▸ Available data
*** Begin section ***
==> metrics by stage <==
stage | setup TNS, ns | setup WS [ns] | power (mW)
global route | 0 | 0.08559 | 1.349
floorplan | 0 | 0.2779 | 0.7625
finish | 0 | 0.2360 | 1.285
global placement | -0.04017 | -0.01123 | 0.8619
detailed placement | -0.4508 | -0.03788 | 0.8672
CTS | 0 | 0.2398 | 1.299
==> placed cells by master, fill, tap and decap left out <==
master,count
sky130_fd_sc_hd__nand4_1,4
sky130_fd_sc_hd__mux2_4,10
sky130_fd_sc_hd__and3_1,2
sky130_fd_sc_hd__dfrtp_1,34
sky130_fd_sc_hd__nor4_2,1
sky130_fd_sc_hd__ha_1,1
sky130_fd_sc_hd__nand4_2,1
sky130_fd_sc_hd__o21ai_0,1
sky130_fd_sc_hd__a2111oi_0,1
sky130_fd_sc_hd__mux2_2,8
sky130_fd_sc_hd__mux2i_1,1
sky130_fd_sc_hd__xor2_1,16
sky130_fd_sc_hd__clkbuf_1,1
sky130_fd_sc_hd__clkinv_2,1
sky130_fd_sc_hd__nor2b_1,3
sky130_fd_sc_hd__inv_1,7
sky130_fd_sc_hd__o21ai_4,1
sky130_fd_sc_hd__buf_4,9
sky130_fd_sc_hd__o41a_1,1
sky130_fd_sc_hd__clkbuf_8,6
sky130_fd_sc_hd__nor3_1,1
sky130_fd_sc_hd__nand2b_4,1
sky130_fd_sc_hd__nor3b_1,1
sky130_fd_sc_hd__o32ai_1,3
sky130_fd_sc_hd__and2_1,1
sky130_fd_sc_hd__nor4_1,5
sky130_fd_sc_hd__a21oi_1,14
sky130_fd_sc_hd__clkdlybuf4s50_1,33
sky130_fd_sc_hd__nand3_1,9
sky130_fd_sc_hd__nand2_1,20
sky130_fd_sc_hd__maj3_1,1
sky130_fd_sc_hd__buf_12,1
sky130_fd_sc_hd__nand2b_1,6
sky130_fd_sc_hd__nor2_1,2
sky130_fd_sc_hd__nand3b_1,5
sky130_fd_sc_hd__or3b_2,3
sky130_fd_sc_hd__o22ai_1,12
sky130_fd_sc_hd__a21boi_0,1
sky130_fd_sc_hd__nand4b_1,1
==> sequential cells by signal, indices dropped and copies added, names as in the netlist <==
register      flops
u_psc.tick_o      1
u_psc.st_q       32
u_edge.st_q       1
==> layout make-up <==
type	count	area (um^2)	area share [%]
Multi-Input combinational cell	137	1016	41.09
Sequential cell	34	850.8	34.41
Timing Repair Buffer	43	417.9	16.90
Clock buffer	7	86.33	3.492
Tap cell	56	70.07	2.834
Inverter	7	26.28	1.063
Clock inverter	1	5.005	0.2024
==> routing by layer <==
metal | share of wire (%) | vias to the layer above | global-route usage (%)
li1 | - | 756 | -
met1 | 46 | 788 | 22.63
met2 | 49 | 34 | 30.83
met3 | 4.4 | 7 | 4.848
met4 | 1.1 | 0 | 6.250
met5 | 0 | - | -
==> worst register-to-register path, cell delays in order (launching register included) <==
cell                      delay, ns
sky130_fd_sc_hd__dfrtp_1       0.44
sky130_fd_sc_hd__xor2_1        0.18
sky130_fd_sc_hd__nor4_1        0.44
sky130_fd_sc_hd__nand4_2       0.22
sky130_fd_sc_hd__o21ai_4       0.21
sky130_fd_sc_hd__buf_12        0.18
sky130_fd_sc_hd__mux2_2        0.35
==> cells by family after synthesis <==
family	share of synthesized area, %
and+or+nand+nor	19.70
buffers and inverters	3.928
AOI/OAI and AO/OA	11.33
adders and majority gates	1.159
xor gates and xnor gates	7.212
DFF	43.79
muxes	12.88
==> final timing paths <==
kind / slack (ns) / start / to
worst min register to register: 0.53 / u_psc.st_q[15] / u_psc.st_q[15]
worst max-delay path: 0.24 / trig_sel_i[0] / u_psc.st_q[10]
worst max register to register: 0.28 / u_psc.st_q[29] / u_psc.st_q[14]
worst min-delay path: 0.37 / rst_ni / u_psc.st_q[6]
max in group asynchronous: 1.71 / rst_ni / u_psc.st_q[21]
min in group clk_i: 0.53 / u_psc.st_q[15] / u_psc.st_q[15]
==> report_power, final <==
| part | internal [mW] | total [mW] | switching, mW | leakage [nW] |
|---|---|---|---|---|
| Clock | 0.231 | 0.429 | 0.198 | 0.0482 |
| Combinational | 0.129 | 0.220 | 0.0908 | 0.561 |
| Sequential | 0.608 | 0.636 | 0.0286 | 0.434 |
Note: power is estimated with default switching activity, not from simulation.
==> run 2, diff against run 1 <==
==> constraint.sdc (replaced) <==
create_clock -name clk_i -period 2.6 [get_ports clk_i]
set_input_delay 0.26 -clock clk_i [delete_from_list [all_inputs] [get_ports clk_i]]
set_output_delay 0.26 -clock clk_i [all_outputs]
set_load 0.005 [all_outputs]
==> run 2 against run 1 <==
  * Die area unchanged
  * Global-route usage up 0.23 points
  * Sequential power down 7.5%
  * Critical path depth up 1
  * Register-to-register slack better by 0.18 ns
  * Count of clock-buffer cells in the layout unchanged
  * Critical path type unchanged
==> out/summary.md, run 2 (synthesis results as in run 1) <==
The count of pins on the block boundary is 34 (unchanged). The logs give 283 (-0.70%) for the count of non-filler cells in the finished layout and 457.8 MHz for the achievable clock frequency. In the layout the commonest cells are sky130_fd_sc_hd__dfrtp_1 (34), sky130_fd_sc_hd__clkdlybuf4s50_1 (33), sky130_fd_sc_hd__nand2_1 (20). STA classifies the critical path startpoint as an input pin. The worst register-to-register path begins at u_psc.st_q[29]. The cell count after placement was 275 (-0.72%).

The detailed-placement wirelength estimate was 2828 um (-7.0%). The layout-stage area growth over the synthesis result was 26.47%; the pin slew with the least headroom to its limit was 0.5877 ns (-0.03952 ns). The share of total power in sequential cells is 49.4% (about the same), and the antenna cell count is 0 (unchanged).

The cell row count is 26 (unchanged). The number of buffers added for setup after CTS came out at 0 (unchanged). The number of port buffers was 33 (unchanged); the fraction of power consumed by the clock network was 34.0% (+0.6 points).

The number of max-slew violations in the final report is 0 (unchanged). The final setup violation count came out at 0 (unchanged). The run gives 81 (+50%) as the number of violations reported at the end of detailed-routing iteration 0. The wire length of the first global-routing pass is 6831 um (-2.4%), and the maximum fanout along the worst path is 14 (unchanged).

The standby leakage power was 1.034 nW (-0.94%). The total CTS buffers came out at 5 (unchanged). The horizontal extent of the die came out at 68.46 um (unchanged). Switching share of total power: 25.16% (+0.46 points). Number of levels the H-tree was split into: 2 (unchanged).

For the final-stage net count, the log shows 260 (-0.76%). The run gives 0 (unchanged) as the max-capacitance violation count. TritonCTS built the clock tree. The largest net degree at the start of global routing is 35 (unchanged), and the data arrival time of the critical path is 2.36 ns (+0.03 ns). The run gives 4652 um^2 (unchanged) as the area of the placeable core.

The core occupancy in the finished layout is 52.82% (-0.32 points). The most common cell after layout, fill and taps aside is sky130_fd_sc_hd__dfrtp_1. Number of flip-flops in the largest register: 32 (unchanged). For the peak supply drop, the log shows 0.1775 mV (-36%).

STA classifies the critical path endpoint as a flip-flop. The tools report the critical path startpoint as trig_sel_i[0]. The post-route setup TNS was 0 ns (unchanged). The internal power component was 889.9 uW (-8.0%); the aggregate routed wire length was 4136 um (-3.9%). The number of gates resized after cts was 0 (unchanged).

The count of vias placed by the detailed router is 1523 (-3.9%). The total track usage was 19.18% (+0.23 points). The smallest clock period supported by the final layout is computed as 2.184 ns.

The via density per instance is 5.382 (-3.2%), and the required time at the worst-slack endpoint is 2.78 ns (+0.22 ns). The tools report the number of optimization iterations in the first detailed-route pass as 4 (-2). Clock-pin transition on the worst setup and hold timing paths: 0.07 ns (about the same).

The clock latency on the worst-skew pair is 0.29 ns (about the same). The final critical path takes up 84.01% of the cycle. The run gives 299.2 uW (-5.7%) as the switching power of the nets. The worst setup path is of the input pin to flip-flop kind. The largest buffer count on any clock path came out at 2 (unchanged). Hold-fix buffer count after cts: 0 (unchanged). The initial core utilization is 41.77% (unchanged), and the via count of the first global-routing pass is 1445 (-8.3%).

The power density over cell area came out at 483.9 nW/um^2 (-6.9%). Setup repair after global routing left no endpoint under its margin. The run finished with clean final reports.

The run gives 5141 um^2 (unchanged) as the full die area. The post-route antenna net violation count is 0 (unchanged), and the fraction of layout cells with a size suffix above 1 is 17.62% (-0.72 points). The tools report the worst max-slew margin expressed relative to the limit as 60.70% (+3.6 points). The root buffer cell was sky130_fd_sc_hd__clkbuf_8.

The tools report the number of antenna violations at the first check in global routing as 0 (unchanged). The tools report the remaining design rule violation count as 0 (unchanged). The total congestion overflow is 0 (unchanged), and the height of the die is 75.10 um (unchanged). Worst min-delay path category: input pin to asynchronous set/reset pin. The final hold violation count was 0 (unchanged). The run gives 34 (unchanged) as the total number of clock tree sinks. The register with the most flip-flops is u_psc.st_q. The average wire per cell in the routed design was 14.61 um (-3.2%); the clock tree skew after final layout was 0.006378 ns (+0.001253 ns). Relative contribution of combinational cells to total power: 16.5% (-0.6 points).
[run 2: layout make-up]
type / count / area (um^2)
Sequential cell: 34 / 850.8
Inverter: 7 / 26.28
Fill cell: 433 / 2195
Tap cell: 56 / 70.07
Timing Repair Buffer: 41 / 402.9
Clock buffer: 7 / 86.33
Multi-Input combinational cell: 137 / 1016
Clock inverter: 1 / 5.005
===== src/rtl/i2c_irq_pkg.sv =====
// Package: shared widths, register addresses and bit masks for the
// interrupt status controller. Assumes a 16-bit register file.
package i2c_irq_pkg;
    localparam int REG_W   = 16;
    localparam int ADDR_W  = 3;
    localparam int VEC_SRC = 5;                 // events reported through the vector
    localparam int BUSY_POS = 12;

    localparam logic [ADDR_W-1:0] ADDR_STAT  = 3'd0;
    localparam logic [ADDR_W-1:0] ADDR_EN    = 3'd1;
    localparam logic [ADDR_W-1:0] ADDR_ENSET = 3'd2;
    localparam logic [ADDR_W-1:0] ADDR_ENCLR = 3'd3;
    localparam logic [ADDR_W-1:0] ADDR_VEC   = 3'd4;
    localparam logic [ADDR_W-1:0] ADDR_WAKE  = 3'd5;

    // latched event positions (bus-busy excluded: it is live)
    localparam logic [REG_W-1:0] STAT_MASK = 16'h6F1F;
    // positions that can raise the interrupt line
    localparam logic [REG_W-1:0] EN_MASK   = 16'h601F;
    // positions kept in the wake-enable register
    localparam logic [REG_W-1:0] WAKE_MASK = 16'h636F;
endpackage


===== src/rtl/irq_status_bank.sv =====
// Sticky status flags. Each position allowed by LATCH_MASK latches its
// event strobe and holds it until a clear request. A set in the same
// cycle as a clear wins. Assumes strobes are synchronous to clk.
module irq_status_bank #(
    parameter int                 W          = 16,
    parameter logic [W-1:0]       LATCH_MASK = '1
) (
    input  logic         clk,
    input  logic         rst_n,
    input  logic [W-1:0] set_i,
    input  logic [W-1:0] clr_i,
    output logic [W-1:0] stat_o
);
    logic [W-1:0] stat_q;
    logic [W-1:0] stat_nxt;

    // per-bit next state; positions outside the mask are tied low
    for (genvar g = 0; g < W; g++) begin : g_bit
        if (LATCH_MASK[g]) begin : g_live
            assign stat_nxt[g] = set_i[g] | (stat_q[g] & ~clr_i[g]);
        end else begin : g_dead
            assign stat_nxt[g] = 1'b0;
        end
    end

    // flag register with synchronous reset
    always_ff @(posedge clk) begin
        if (!rst_n) stat_q <= '0;
        else        stat_q <= stat_nxt;
    end

    assign stat_o = stat_q;
endmodule


===== src/rtl/irq_enable_mask.sv =====
// Interrupt enable mask with three write forms: whole-word load,
// set-where-one and clear-where-one. Only KEEP_MASK positions exist.
// Assumes at most one of the three write strobes per cycle.
module irq_enable_mask #(
    parameter int           W         = 16,
    parameter logic [W-1:0] KEEP_MASK = '1
) (
    input  logic         clk,
    input  logic         rst_n,
    input  logic         load_i,
    input  logic         set_i,
    input  logic         clr_i,
    input  logic [W-1:0] data_i,
    output logic [W-1:0] en_o
);
    logic [W-1:0] en_q;
    logic [W-1:0] en_nxt;

    // choose the update form
    always_comb begin
        en_nxt = en_q;
        if (load_i)     en_nxt = data_i;
        else if (set_i) en_nxt = en_q | data_i;
        else if (clr_i) en_nxt = en_q & ~data_i;
    end

    // mask register with synchronous reset
    always_ff @(posedge clk) begin
        if (!rst_n) en_q <= '0;
        else        en_q <= en_nxt & KEEP_MASK;
    end

    assign en_o = en_q;
endmodule


===== src/rtl/irq_vector_enc.sv =====
// Priority encoder for the legacy vector: lowest pending source index
// wins and is reported as index+1; 0 means nothing pending. Also gives
// a one-hot of the reported source so it can be cleared.
module irq_vector_enc #(
    parameter int N_SRC  = 5,
    parameter int CODE_W = $clog2(N_SRC + 1)
) (
    input  logic [N_SRC-1:0]  pend_i,
    output logic [CODE_W-1:0] code_o,
    output logic [N_SRC-1:0]  hit_o
);
    // scan from high to low so the lowest index is assigned last
    always_comb begin
        code_o = '0;
        hit_o  = '0;
        for (int i = N_SRC - 1; i >= 0; i--) begin
            if (pend_i[i]) begin
                code_o = CODE_W'(i + 1);
                hit_o  = N_SRC'(1) << i;
            end
        end
    end
endmodule


===== src/rtl/i2c_irq_ctrl.sv =====
// Top: interrupt status, enable and vector registers for an I2C master.
// Event strobes become sticky flags; enabled flags drive a registered
// interrupt; a vector read reports and clears the most urgent bus event.
// Assumes one-cycle read/write strobes and no simultaneous read+write.
module i2c_irq_ctrl
    import i2c_irq_pkg::*;
(
    input  logic              clk,
    input  logic              rst_n,
    input  logic [REG_W-1:0]  evt_i,
    input  logic              bus_busy_i,
    input  logic              reg_wr_i,
    input  logic              reg_rd_i,
    input  logic [ADDR_W-1:0] reg_addr_i,
    input  logic [REG_W-1:0]  reg_wdata_i,
    output logic [REG_W-1:0]  reg_rdata_o,
    output logic              irq_o
);
    localparam int CODE_W = $clog2(VEC_SRC + 1);

    logic [REG_W-1:0]   stat_q;
    logic [REG_W-1:0]   en_q;
    logic [REG_W-1:0]   wake_q;
    logic [REG_W-1:0]   stat_clr;
    logic [CODE_W-1:0]  vec_code;
    logic [VEC_SRC-1:0] vec_hit;
    logic               vec_rd;
    logic               irq_q;

    assign vec_rd = reg_rd_i && (reg_addr_i == ADDR_VEC);

    irq_vector_enc #(.N_SRC(VEC_SRC), .CODE_W(CODE_W)) u_vec (
        .pend_i (stat_q[VEC_SRC-1:0]),
        .code_o (vec_code),
        .hit_o  (vec_hit)
    );

    // merge the clear sources: status write-one and vector read
    always_comb begin
        stat_clr = '0;
        if (reg_wr_i && (reg_addr_i == ADDR_STAT)) stat_clr = reg_wdata_i;
        if (vec_rd) stat_clr[VEC_SRC-1:0] = stat_clr[VEC_SRC-1:0] | vec_hit;
    end

    irq_status_bank #(.W(REG_W), .LATCH_MASK(STAT_MASK)) u_stat (
        .clk    (clk),
        .rst_n  (rst_n),
        .set_i  (evt_i),
        .clr_i  (stat_clr),
        .stat_o (stat_q)
    );

    irq_enable_mask #(.W(REG_W), .KEEP_MASK(EN_MASK)) u_en (
        .clk    (clk),
        .rst_n  (rst_n),
        .load_i (reg_wr_i && (reg_addr_i == ADDR_EN)),
        .set_i  (reg_wr_i && (reg_addr_i == ADDR_ENSET)),
        .clr_i  (reg_wr_i && (reg_addr_i == ADDR_ENCLR)),
        .data_i (reg_wdata_i),
        .en_o   (en_q)
    );

    // wake-enable register
    always_ff @(posedge clk) begin
        if (!rst_n) wake_q <= '0;
        else if (reg_wr_i && (reg_addr_i == ADDR_WAKE))
            wake_q <= reg_wdata_i & WAKE_MASK;
    end

    // registered interrupt request
    always_ff @(posedge clk) begin
        if (!rst_n) irq_q <= 1'b0;
        else        irq_q <= |(stat_q & en_q);
    end

    assign irq_o = irq_q;

    // read data mux; status shows the live bus-busy level
    always_comb begin
        reg_rdata_o = '0;
        if (reg_rd_i) begin
            case (reg_addr_i)
                ADDR_STAT: begin
                    reg_rdata_o = stat_q;
                    reg_rdata_o[BUSY_POS] = bus_busy_i;
                end
                ADDR_EN, ADDR_ENSET, ADDR_ENCLR: reg_rdata_o = en_q;
                ADDR_VEC:  reg_rdata_o = REG_W'(vec_code);
                ADDR_WAKE: reg_rdata_o = wake_q;
                default:   reg_rdata_o = '0;
            endcase
        end
    end
endmodule


===== config.mk =====
export PLATFORM = sky130hd
export DESIGN_NAME = i2c_irq_ctrl
export DESIGN_NICKNAME = d
export VERILOG_FILES = /design/src/rtl/i2c_irq_pkg.sv /design/src/rtl/irq_status_bank.sv /design/src/rtl/irq_enable_mask.sv /design/src/rtl/irq_vector_enc.sv /design/src/rtl/i2c_irq_ctrl.sv
export SDC_FILE = /design/constraint.sdc
export NUM_CORES = 1
export LEC_CHECK = 0
export BUFFER_PORTS_ARGS = -buffer_cell sky130_fd_sc_hd__buf_2
export CAP_MARGIN = 15
export CELL_PAD_IN_SITES_DETAIL_PLACEMENT = 1
export CELL_PAD_IN_SITES_GLOBAL_PLACEMENT = 1
export CORE_ASPECT_RATIO = 0.7
export CORE_UTILIZATION = 35
export CTS_CLUSTER_SIZE = 24
export DETAILED_ROUTE_END_ITERATION = 8
export GPL_ROUTABILITY_DRIVEN = 0
export PLACE_DENSITY_LB_ADDON = 0.1
export SETUP_SLACK_MARGIN = 0.5
export SLEW_MARGIN = 20
export SYNTH_ARGS = -nofsm -noshare
export SYNTH_HDL_FRONTEND = slang
export SYNTH_SLANG_ARGS = --single-unit
export TNS_END_PERCENT = 50

===== constraint.sdc =====
create_clock -name clk -period 1.2 [get_ports clk]
set_input_delay 0.12 -clock clk [delete_from_list [all_inputs] [get_ports clk]]
set_output_delay 0.12 -clock clk [all_outputs]
set_load 0.05 [all_outputs]

==> impl_metrics.ini <==
[status]
status = finished with violations
violations = setup timing

[logic_synthesis]
synthXorXnorAreaFrac_pct = 0
synth_fa_ha_area_share_pct = 0
muxShareOfSynthArea_pct = 0
synth_cells = 205
async_flop_share_pct = 0
synth_top_family_by_area = compound AO/OA/AOI/OAI gates
ys_seq_area_share_pct = 35.5
yosysUniqueCellTypes = 39
ys_top_cells_by_area = dfxtp_1, nand2_1, o21a_1, a21oi_1, nor2b_1
synth_warnings = 0
avgSynthCellArea_sq_um = 7.98
synth.cell_area_sq_mm = 0.00164
synth_edf_count = 0
netlist.area_leader.share_pct = 35.5
yosysTopAreaCell = dfxtp_1
synth_flop_cell = dfxtp_1
synth_compound_area_share_pct = 29.4
yosys_register_bits = 29
synth-simple-area-share_pct = 27.1

[clock_tree]
clock_latency_ns = 0.29
cts.sinks = 29
root_buffer = clkbuf_8
cts_buffer_depth = 2
h-tree-depth = 2
cts_tree = built
clkTransAtPathRegs_ns = 0.07
cts_buffers = 5

[pwr]
max-vdd-ir-drop_mv = 0.952
p_leak_nw = 1.31
powerDensity_mw_per_mm2 = 864
power_w = 0.00276

[sta]
finalSetupViolCount = 9
fin_ws_ns = -0.402
hold_viol = 0
period_needed_ns = 1.60
whs_ns = 0.0391
fin_crit_sh_pct = 133
rsz0062_at_grt = yes
max_freq_mhz = 624
drv_slew = 0
skew_ns = 0.00531

[placement]
dp_hpwl_mm = 4.99
placed_cell_area_sq_mm = 0.00245
numPortBuffers = 46
place_ws_ns = -0.211

[worst_setup_path]
endpoint = reg_rdata_o[2]
cpPeakStageDelay_ns = 0.36
cp-start-kind = flop
setup.worst_path.start = u_stat.stat_o[0]$_SDFF_PN0_
worstRegToRegCells = 4
slowest_stage = dfxtp_4
worstPathArrival_ns = 1.48
worst-path-max-fanout = 3
cp_data_required_time_ns = 1.08
r2r-start = u_stat.stat_o[1]$_SDFF_PN0_
path_cells = nor3_4 > o2111ai_4 > a31oi_4 > buf_6
ff2ff_setup_slack_ns = -0.13
r2r-end = irq_o$_SDFF_PN0_
crit_buf_inv = 1
cp_top_family = compound AO/OA/AOI/OAI gates
crit_type = reg2out
setup.worst_path.end_class = output port
path_depth = 4

[worst_hold_path]
min_from = evt_i[2]
hp-class = in2reg

[global_routing]
grt_max_degree = 15
grt_first_pass_wirelength_mm = 13.4
track_usage_pct = 36.9
antenna_found_initial = 0
grt_pass1_vias = 2336
grt_overflow_total = 0

[final_layout]
diodes = 0
regArea_sq_um = 613
finalInstanceArea_sq_mm = 0.00320
syn_to_final_growth_pct = 95.3
multi_input_area_sq_mm = 0.00149
layout_commonest_cell = buf_4
nets = 339
fillers = 454
utilization_pct = 72.6
drive_gt1_share_pct = 71.7
most-common-layout-cells = buf_4, buf_2, buf_6

[job]
cap_violations = 0

[drt]
first_iter_violations = 241
drt_first_pass_iters = 4
routed_wl_mm = 10.5
vias = 2304
avgViaCountPerCell = 6.49
drc = 0
ant_nets = 0
avgRoutedWirePerCell_um = 29.5

[floorplan]
num_rows = 20
die_w_um = 83.7
start_util_pct = 37.2
die_h_um = 59.2
io_pins = 57
die_area_sq_mm = 0.00496
core_sq_mm = 0.00440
*** End section ***
Each line in the entries above, starting at the line with "better by 0.18 ns" and ending at the line with "The detailed-placement wirelength", is to be printed exactly, and only those lines.

▸ Response for this exercise
  * Register-to-register slack better by 0.18 ns
  * Count of clock-buffer cells in the layout unchanged
  * Critical path type unchanged
==> out/summary.md, run 2 (synthesis results as in run 1) <==
The count of pins on the block boundary is 34 (unchanged). The logs give 283 (-0.70%) for the count of non-filler cells in the finished layout and 457.8 MHz for the achievable clock frequency. In the layout the commonest cells are sky130_fd_sc_hd__dfrtp_1 (34), sky130_fd_sc_hd__clkdlybuf4s50_1 (33), sky130_fd_sc_hd__nand2_1 (20). STA classifies the critical path startpoint as an input pin. The worst register-to-register path begins at u_psc.st_q[29]. The cell count after placement was 275 (-0.72%).

The detailed-placement wirelength estimate was 2828 um (-7.0%). The layout-stage area growth over the synthesis result was 26.47%; the pin slew with the least headroom to its limit was 0.5877 ns (-0.03952 ns). The share of total power in sequential cells is 49.4% (about the same), and the antenna cell count is 0 (unchanged).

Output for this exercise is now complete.